It said that the first half of 2016 was 0.91°C hotter than the 1961-1990 reference period and 0.15°C more than the annual 2015 average. It said, at the time of writing the assessment, it was “likely” that the 2015 record would be exceeded this year.
“The warmest year on record to date was 2015, during which temperatures were 0.76°C above the 1961–1990 average. The year 2015 was also the first year in which global temperatures were more than 1°C above the pre-industrial average. The second-warmest year was 2014, which was 0.61°C above the 1961–1990 average, while 2013 ranks as the equal-fifth warmest year.”
The concentrations of greenhouse gases in the atmosphere showed a corresponding rise during this five-year period. “In 2015, the annual mean concentrations in the atmosphere of carbon dioxide, methane and nitrous oxide were 400 parts per million (ppm), 1,845 parts per billion (ppb) and 328 ppb, respectively.

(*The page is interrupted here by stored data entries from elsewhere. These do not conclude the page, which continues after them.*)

--- src/rtl/pool_map_buffer.sv ---
// Ping-pong feature-map buffer: captures one pooled pixel per strobe and serves whole maps over valid/ready.
// First pixel valid one cycle after the map's final write; out_ready low stalls with data held; input dropped when both banks full.
module pool_map_buffer #(
  parameter int OP    = 8,
  parameter int MAP_W = 14,
  parameter int MAP_H = 14
) (
  input  logic                 clk,
  input  logic                 reset,
  input  logic signed [OP:0]   pxl_in,
  input  logic                 pxl_valid,
  output logic signed [OP:0]   out_pxl,
  output logic                 out_valid,
  input  logic                 out_ready,
  output logic                 out_last,
  output logic                 frame_done,
  output logic                 overflow
);

  localparam int N  = MAP_W * MAP_H;
  localparam int AW = $clog2(N);
  localparam logic [AW-1:0] LAST_ADDR = AW'(N - 1);

  typedef enum logic {IDLE, STREAM} state_t;

  logic signed [OP:0] mem [2][N];

  state_t          state, state_nxt;
  logic [1:0]      bank_full;
  logic            wr_bank, rd_bank;
  logic [AW-1:0]   wr_addr, rd_addr;

  logic            wr_en, wr_wrap, rd_take, rd_wrap;
  logic [1:0]      set_mask, clr_mask;

  always_comb begin
    wr_en    = pxl_valid && !bank_full[wr_bank];
    wr_wrap  = wr_en && (wr_addr == LAST_ADDR);
    rd_take  = (state == STREAM) && out_ready;
    rd_wrap  = rd_take && (rd_addr == LAST_ADDR);
    set_mask = wr_wrap ? (2'b01 << wr_bank) : 2'b00;
    clr_mask = rd_wrap ? (2'b01 << rd_bank) : 2'b00;
  end

  // Set and clear always hit different banks: a bank being written is never full.
  always_ff @(posedge clk or negedge reset) begin
    if (!reset) begin
      bank_full  <= 2'b00;
      wr_bank    <= 1'b0;
      wr_addr    <= '0;
      rd_bank    <= 1'b0;
      rd_addr    <= '0;
      frame_done <= 1'b0;
      overflow   <= 1'b0;
    end else begin
      bank_full  <= (bank_full | set_mask) & ~clr_mask;
      frame_done <= rd_wrap;
      if (pxl_valid && bank_full[wr_bank])
        overflow <= 1'b1;
      if (wr_en) begin
        if (wr_wrap) begin
          wr_addr <= '0;
          wr_bank <= ~wr_bank;
        end else begin
          wr_addr <= wr_addr + 1'b1;
        end
      end
      if (rd_take) begin
        if (rd_wrap) begin
          rd_addr <= '0;
          rd_bank <= ~rd_bank;
        end else begin
          rd_addr <= rd_addr + 1'b1;
        end
      end
    end
  end

  always_ff @(posedge clk) begin
    if (wr_en)
      mem[wr_bank][wr_addr] <= pxl_in;
  end

  always_ff @(posedge clk or negedge reset) begin
    if (!reset)
      state <= IDLE;
    else
      state <= state_nxt;
  end

  always_comb begin
    state_nxt = state;
    case (state)
      IDLE:    if (bank_full[rd_bank]) state_nxt = STREAM;
      STREAM:  if (rd_wrap)            state_nxt = IDLE;
      default: state_nxt = IDLE;
    endcase
  end

  always_comb begin
    out_valid = (state == STREAM);
    out_last  = out_valid && (rd_addr == LAST_ADDR);
    out_pxl   = out_valid ? mem[rd_bank][rd_addr] : '0;
  end

endmodule

--- config.mk ---
export PLATFORM = sky130hd
export DESIGN_NAME = pool_map_buffer
export DESIGN_NICKNAME = d
export VERILOG_FILES = /design/src/rtl/pool_map_buffer.sv
export SDC_FILE = /design/constraint.sdc
export NUM_CORES = 2
export LEC_CHECK = 0
export CAP_MARGIN = 20
export CORE_MARGIN = 10
export CORE_UTILIZATION = 40
export CTS_CLUSTER_SIZE = 28
export DETAILED_ROUTE_END_ITERATION = 8
export GPL_ROUTABILITY_DRIVEN = 0
export RECOVER_POWER = 50
export SYNTH_ARGS = -nofsm -noshare
export SYNTH_HDL_FRONTEND = slang
export SYNTH_SLANG_ARGS = --single-unit
--- constraint.sdc ---
create_clock -name clk -period 4.4 [get_ports clk]
set_input_delay 1.32 -clock clk [delete_from_list [all_inputs] [get_ports clk]]
set_output_delay 1.32 -clock clk [all_outputs]
set_load 0.02 [all_outputs]
## After elaboration in Yosys (flattened, before gate mapping)

Memories as Yosys holds them, arrays and structs flattened.
Index checks and enable logic that the tools add are counted.

| cells by class | value |
|---|---|
| $add $sub $neg | 2 |
| $lt $le $gt $ge | 5 |
| equal/unequal tests | 2 |
| shift operators | 2 |
| mux-type cells | 19 |
| bitwise operators | 8 |
| reductions and logical operators | 10 |

Operators with widths:

| operator | number |
|---|---|
| $mux W1764 | 1 |
| $bmux W9 S8 | 1 |
| $demux W9 S8 | 1 |
| $mux W9 | 4 |
| $ge A9 B9 Y1 const B | 2 |
| $not A8 Y9 | 2 |
| $add A8 B1 Y8 const B | 2 |
| $eq A8 B8 Y1 const B | 2 |
| $mux W8 | 2 |
| $lt A9 B1 Y1 const B | 1 |
| $logic_and A1 B1 Y1 | 7 |
| $mux W1 | 7 |
| $lt A1 B2 Y1 const B | 2 |
| $mux W2 | 2 |
| $reduce_and A2 Y1 | 2 |
| $shl A1 B1 Y2 const A | 2 |
| $not A1 Y1 | 3 |
| $and A2 B2 Y2 | 1 |
| $not A2 Y2 | 1 |
| $or A2 B2 Y2 | 1 |
| $pmux W1 S2 | 1 |
| $logic_not A1 Y1 | 1 |

| word-level totals | value |
|---|---|
| register bits after elaboration | 23 |
| RAM bits | 3528 |
| input port bits | 13 |
| output and inout port bits | 13 |
| word-level logic and storage cells | 57 |
| memories kept | 1 |

Memory list:

| memory | words | bits a word | read ports | clocked after memory_dff | wr ports | line | text |
|---|---|---|---|---|---|---|---|
| mem | 2 | 1764 | 1 | 0 | 1 | 26 | `logic signed [OP:0] mem [2][N];` |

## Depth between registers and ports, before layout

| logic depth | value |
|---|---|
| depth after elaboration | 8 |
| gate-level depth with buffers | 14 |
| mapped depth without buffers | 7 |

## Worst setup path before layout

OpenSTA, ideal clock, no wires.

| timing | value |
|---|---|
| path type | reg2out |
| start | register rd_bank |
| end | output out_pxl[7] |
| arrival time | 2472 ps |
| data required time | 3080 ps |
| setup slack | 608 ps |
| cell stages (with the launch flop) | 10 |
| buffers on the path | 4 |
| path through | dfrtp_1 > buf_6 > buf_12 > buf_12 > buf_6 > mux4_2 > mux4_2 > and2_0 > o31ai_1 > a31oi_1 |

| on the way | value |
|---|---|
| longest elaborated chain between the ends | 5 |

Ends and longest elaborated chain:

| item | line | text |
|---|---|---|
| start: declaration | 30 | `logic wr_bank, rd_bank;` |
| start signal: assignment | 71 | `rd_bank <= ~rd_bank;` |
| $mem_v2 Z2 W1764 | n/a |  |
| $bmux W9 S8 | 103 | `out_pxl = out_valid ? mem[rd_bank][rd_addr] : '0;` |
| $mux W9 (not written as such) (2 in series) | 103 |  |
| $mux W9 | 103 |  |
| end: declaration | 12 | `output logic signed [OP:0] out_pxl,` |

No other way between the ends. The select of a mux whose other input is x is not followed.

## Worst setup path after layout

| timing | value |
|---|---|
| start | register rd_addr[2] |
| end | output out_pxl[1] |

| on the way | value |
|---|---|
| longest elaborated chain between the ends | 5 |

Ends and longest elaborated chain:

| item | line | text |
|---|---|---|
| start: declaration | 31 | `logic [AW-1:0] wr_addr, rd_addr;` |
| start signal: assignment | 73 | `rd_addr <= rd_addr + 1'b1;` |
| $not A8 Y9 (not written as such) | 103 |  |
| $bmux W9 S8 | 103 |  |
| $mux W9 (not written as such) (2 in series) | 103 |  |
| $mux W9 | 103 |  |

No other way between the ends. The select of a mux whose other input is x is not followed.

==> flow_summary.toml <==
[logic_synthesis]
async_reset_ff_share_pct = 0.6477
synth_top_area_cell = "edfxtp_1"
syn_nets = 6544
postSynthCellCount = 6526
yosys_warnings = 0
ys_types = 81
yosysMostFrequentCell = "edfxtp_1"
yosys-top-cells-area = "edfxtp_1, mux4_2, mux2i_1, nor2_1, a22oi_1"
synth-seq-cells = 3551
yosysSeqAreaShare_pct = 77.09
yosysTopAreaCellShare_pct = 76.67
syn_area_sq_um = 138200
avgSynthCellArea_sq_um = 21.17
synth-edff-count = 3528
synth_common_cells = "edfxtp_1, mux4_2, nor2_1, mux2i_1, nand2_1"
yosys_most_used_dff = "edfxtp_1"

[clocking]
clk_latency_ns = 0.95
clk_pin_slew_ns = 0.06
cts_tree = "yes"
root_buffer = "clkbuf_16"
hold_buffers = 0
h-tree-depth = 5
cts_sinks = 3551
numCtsBuffers = 358
cts_buffer_depth = 4

[pwr]
combinationalPowerShare_pct = 22.9
finalPower_mw = 89.34
p_sw_mw = 26.53
p_seq_share_pct = 42.1
power.internal_mw = 62.82
clkPwrFrac_pct = 34.9
switching_share_pct = 29.69
power_density_nw_per_um2 = 531.3
p_leak_nw = 53.74
ir_drop_mv = 0.4122

[place]
hpwl_mm = 282.3
port_buffers = 25
place_ws_ns = -1.105

[route]
drtIter0Drc = 10390
wire_per_inst_um = 33.22
wl_mm = 424.8
drc = 0
routed-via-count = 75090
postRouteAntennaNets = 0
vias_per_cell = 5.872
dr.pass1.iters = 8

[layout]
final_util_pct = 48.95
seq_area_sq_um = 106500
layout.nets = 7937
num-fill-cells = 27550
drive_gt1_share_pct = 36.56
multi_input_area_sq_um = 30500
syn_to_final_growth_pct = 21.70

[setup_path]
reg2reg_setup_slack_ns = 0.90
worst-path-max-fanout = 19
r2r_end = "mem[0][172]"
critPathArrivalTime_ns = 4.44
end_kind = "output pin"
required_ns = 3.08
worst_setup_path_start_kind = "flip-flop"
rr_worst_depth = 6
rr_startpoint = "wr_bank"
worst-setup-path-type = "reg -> out"

[sta]
hold_viol_final = 0
finalCritPeriodShare_pct = 130.9
fin_crit_ns = 5.759
finalSetupViolCount = 302
worstMarginPinSlew_ns = 4.123
slew_viol_final = 1489
skew_ns = 0.05085
fin_ws_ns = -1.359
rsz0062_at_grt = "yes"
fmax_ghz = 0.1736
finalSetupTns_ns = -40.45
hold_ws_ns = 0.4839
timing.slew.headroom_pct = -174.9

[global_route]
grt_pass1_wl_mm = 591.3
grt_pass1_vias = 74800
grt_usage_pct = 22.22
antenna_found_initial = 11
grt_max_degree = 141
grt_overflow = 0

[floorplan]
core_area_sq_um = 343500
die_h_um = 607.7
initial_core_util_pct = 40.22
die_w_um = 607.7
io_pins = 26
dieArea_sq_um = 369300
rows = 215

[flow_run]
cap_viol_max_count = 18

[min_path]
whs_path_depth = 1
holdPathEnd = "overflow"
min-delay-path-class = "reg -> reg"
worstHoldStart = "overflow"

[status]
outcome = "complete, but fails checks"
violations = "max-capacitance violations, max-slew violations, negative setup slack"
==> through the flow <==
stage / cell area (sq um) / instances
5_1_grt: 168100 / 12780
2_1_floorplan: 138200 / 6526
3_5_place_dp: 153100 / 11980
3_3_place_gp: 153100 / 11980
4_1_cts: 167600 / 12730
6_report: 168200 / 12790
==> cells by family after synthesis <==
logic type / Yosys count / share of synthesized area, %
compound gates: 588 / 2.995
xor+xnor: 11 / 0.06973
fa+ha+maj: 5 / 0.04528
buf+inv: 408 / 1.941
flops: 3551 / 77.09
mux: 1088 / 15.17
simple gates: 875 / 2.689
==> metal layers <==
metal  share of wire (%)  up-vias  global-route usage, %
met3                  10      927                  5.101
met4                 5.3       10                  9.514
met1                  38    39800                  30.03
li1                    -    30120                      -
met2                  46     4235                  34.75
met5               0.043        -                      0
==> worst max path at each step <==
stage / startpoint / endpoint / slack [ns] / depth (start not counted)
floorplan: rd_bank / out_pxl[7] / 0.61 / 9
global placement: rd_bank / out_pxl[3] / -1.11 / 13
detailed placement: rd_bank / out_pxl[3] / -1.11 / 13
CTS: rd_bank / out_pxl[5] / -1.38 / 13
global route: rd_bank / out_pxl[5] / -1.28 / 16
finish: rd_addr[2] / out_pxl[1] / -1.36 / 9
==> power groups by stage <==
stage	Combinational, mW	Sequential [mW]	Clock (mW)
2_1_floorplan	6.36	38.2	0
3_3_place_gp	18.5	38.3	0
3_5_place_dp	18.5	38.3	0
4_1_cts	19.6	37.6	31.6
5_1_grt	20.6	37.6	32.9
6_report	20.5	37.6	31.2
==> cells in the final DEF, fill, tap and decap left out, drive strengths merged, types with 25 or more instances in the layout <==
cell type	n
a21oi	105
a221oi	44
a22o	25
a22oi	166
a31oi	48
buf	1368
bufinv	46
clkbuf	472
clkinv	171
edfxtp	3528
mux2i	266
mux4	799
nand2	210
nand3	74
nor2	447
nor3	52
o21ai	64
o22ai	34
==> registers in the layout, indices dropped and copies added (netlist names) <==
name        cells
mem          3528
rd_addr         8
wr_addr         8
bank_full       2
frame_done      1
out_valid       1
overflow        1
rd_bank         1
wr_bank         1
==> final cells by class <==
class | count | share of cell area, %
clock buffers | 425 | 5.564
flip-flops and latches | 3551 | 63.36
clock inverters | 237 | 1.554
diodes | 9 | 0.01339
multi-input cells | 2567 | 18.14
well taps | 4557 | 3.391
inverters | 12 | 0.03274
repair buffers | 1429 | 7.949
==> critical path, cell delays in order (launching register included) <==
cell	delay [ns]
dfrtp_4	0.48
buf_4	0.26
nand2b_1	0.24
nor2_1	0.83
a2111oi_4	0.19
buf_4	0.20
nand4_1	0.27
a21oi_4	0.17
a211oi_4	0.66
buf_12	0.19
==> repair_timing <==
action	4_1_cts	5_1_grt
gates cloned	18	1
endpoints found under the setup margin	10	9
pin swaps	77	57
gates resized for setup	273	132
setup buffers	75	61
Note: power is estimated with default switching activity, not from simulation.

These concentrations increased consistently throughout the period from 2011 onward, with annual rates of increase ranging between 1.9 and 2.9 ppm per year between 2011 and 2015 for carbon dioxide, between 5 and 9 ppb per year for methane and about 1 ppb for nitrous oxide,” the WMO said.
It counted Uttarakhand disaster of 2013 and the heat wave of 2015 among the major extreme weather events in the period 2011-2015 that were most probably a result of global warming.